# [What is expected]
In the records, find each line where "flip" occurs, and copy it.

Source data
***

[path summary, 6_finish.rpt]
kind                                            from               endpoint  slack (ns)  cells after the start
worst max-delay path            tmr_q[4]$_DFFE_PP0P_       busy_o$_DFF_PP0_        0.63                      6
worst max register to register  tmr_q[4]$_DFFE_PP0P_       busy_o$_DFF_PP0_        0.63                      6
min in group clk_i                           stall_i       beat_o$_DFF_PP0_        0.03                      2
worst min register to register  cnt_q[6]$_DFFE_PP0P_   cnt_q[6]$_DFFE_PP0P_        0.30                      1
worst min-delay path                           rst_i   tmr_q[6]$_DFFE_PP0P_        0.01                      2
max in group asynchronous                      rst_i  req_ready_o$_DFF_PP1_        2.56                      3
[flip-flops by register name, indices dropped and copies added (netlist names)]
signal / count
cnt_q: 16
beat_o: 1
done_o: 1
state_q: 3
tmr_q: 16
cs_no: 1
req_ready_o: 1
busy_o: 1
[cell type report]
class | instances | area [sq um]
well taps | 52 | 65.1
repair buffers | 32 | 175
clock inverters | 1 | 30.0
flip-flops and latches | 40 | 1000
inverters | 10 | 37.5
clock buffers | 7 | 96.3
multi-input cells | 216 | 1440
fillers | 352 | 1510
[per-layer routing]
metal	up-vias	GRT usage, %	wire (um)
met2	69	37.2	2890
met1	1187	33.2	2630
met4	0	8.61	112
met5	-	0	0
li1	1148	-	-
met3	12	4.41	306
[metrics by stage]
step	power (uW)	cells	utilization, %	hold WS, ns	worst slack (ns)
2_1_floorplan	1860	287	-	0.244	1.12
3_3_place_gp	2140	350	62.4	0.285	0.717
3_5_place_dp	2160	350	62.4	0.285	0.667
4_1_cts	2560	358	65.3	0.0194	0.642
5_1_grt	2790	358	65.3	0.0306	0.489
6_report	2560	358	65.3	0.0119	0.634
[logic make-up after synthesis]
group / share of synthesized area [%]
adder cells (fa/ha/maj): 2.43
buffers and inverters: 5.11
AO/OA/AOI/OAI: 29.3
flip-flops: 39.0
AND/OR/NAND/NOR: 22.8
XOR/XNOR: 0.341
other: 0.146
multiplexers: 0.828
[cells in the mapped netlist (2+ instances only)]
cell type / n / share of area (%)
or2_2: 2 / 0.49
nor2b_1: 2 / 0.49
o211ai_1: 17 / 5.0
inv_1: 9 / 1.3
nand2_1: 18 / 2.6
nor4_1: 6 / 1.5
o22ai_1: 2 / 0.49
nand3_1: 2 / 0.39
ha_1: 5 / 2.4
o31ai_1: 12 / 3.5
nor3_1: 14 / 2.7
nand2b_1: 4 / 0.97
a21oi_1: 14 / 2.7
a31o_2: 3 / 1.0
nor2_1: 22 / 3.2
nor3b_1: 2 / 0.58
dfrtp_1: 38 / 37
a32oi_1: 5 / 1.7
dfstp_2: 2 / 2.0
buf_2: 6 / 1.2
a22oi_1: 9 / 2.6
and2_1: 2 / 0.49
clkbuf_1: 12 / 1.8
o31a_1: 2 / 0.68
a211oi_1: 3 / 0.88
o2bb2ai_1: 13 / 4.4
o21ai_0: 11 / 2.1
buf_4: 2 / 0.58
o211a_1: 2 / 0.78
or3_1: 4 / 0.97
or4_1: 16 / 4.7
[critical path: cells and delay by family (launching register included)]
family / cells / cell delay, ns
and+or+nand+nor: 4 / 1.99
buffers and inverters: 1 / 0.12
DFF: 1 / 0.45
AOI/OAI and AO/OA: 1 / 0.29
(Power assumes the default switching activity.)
[src/rtl/cpu_pkg.sv]
// Shared CPU definitions: register ABI names,
// pointer widths and writeback arbiter state.
package cpu_pkg;

  localparam int REG_PTR_W = 5;
  localparam int NUM_REGS  = 32;

  typedef enum logic [REG_PTR_W-1:0] {
    zero, ra, sp, gp, tp,
    t0, t1, t2,
    s0, s1,
    a0, a1, a2, a3, a4, a5, a6, a7,
    s2, s3, s4, s5, s6, s7, s8, s9,
    s10, s11,
    t3, t4, t5, t6
  } reg_idx_e;

  typedef enum logic {
    LSU_PRI = 1'b0,
    ALU_PRI = 1'b1
  } arb_state_e;

endpackage

[src/rtl/wb_scoreboard.sv]
// Busy scoreboard for pending register writes.
// Optional WB_BYPASS_EN hides busy during the commit cycle.
module wb_scoreboard
  import cpu_pkg::*;
(
  input  logic                 i_CLK,
  input  logic                 i_RSTn,
  input  logic                 i_SET_EN,
  input  logic [REG_PTR_W-1:0] i_SET_PTR,
  input  logic                 i_CLR_EN,
  input  logic [REG_PTR_W-1:0] i_CLR_PTR,
  input  logic [REG_PTR_W-1:0] i_ISSUE_PTR,
  input  logic [REG_PTR_W-1:0] i_RS1_PTR,
  input  logic [REG_PTR_W-1:0] i_RS2_PTR,
  output logic                 o_ISSUE_BUSY,
  output logic                 o_RS1_BUSY,
  output logic                 o_RS2_BUSY
);

  logic [NUM_REGS-1:0] busy_q;
  logic [NUM_REGS-1:0] busy_d;
  logic                rs1_byp;
  logic                rs2_byp;

  // Set is applied after clear so a same-edge re-issue wins.
  always_comb begin
    busy_d = busy_q;
    if (i_CLR_EN) busy_d[i_CLR_PTR] = 1'b0;
    if (i_SET_EN) busy_d[i_SET_PTR] = 1'b1;
    busy_d[0] = 1'b0;
  end

  always_ff @(posedge i_CLK or negedge i_RSTn) begin
    if (!i_RSTn) begin
      busy_q <= '0;
    end else begin
      busy_q <= busy_d;
    end
  end

`ifdef WB_BYPASS_EN
  assign rs1_byp = i_CLR_EN && (i_CLR_PTR == i_RS1_PTR);
  assign rs2_byp = i_CLR_EN && (i_CLR_PTR == i_RS2_PTR);
`else
  assign rs1_byp = 1'b0;
  assign rs2_byp = 1'b0;
`endif

  assign o_ISSUE_BUSY = busy_q[i_ISSUE_PTR];
  assign o_RS1_BUSY   = busy_q[i_RS1_PTR] & ~rs1_byp;
  assign o_RS2_BUSY   = busy_q[i_RS2_PTR] & ~rs2_byp;

endmodule
### src/rtl/mem_seq_pkg.sv
// Shared types and helpers for the sequential-access memory controller.
// Optional parity storage is enabled with the MEM_SEQ_PARITY_EN macro.
package mem_seq_pkg;

    typedef enum logic [1:0] {
        CMD_IDLE  = 2'b00,
        CMD_READ  = 2'b01,
        CMD_WRITE = 2'b10,
        CMD_CLEAR = 2'b11
    } cmd_e;

    localparam int unsigned MAX_DW = 64;

    function automatic cmd_e decode_cmd(input logic we, input logic re);
        return cmd_e'({we, re});
    endfunction

    // Explicit compare so non-power-of-two depths never step past the end.
    function automatic int unsigned next_ptr(input int unsigned ptr,
                                             input int unsigned depth);
        return (ptr >= depth - 32'd1) ? 32'd0 : ptr + 32'd1;
    endfunction

    function automatic logic even_par(input logic [MAX_DW-1:0] data);
        return ^data;
    endfunction

endpackage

***

# [Task result]
[flip-flops by register name, indices dropped and copies added (netlist names)]
flip-flops and latches | 40 | 1000
flip-flops: 39.0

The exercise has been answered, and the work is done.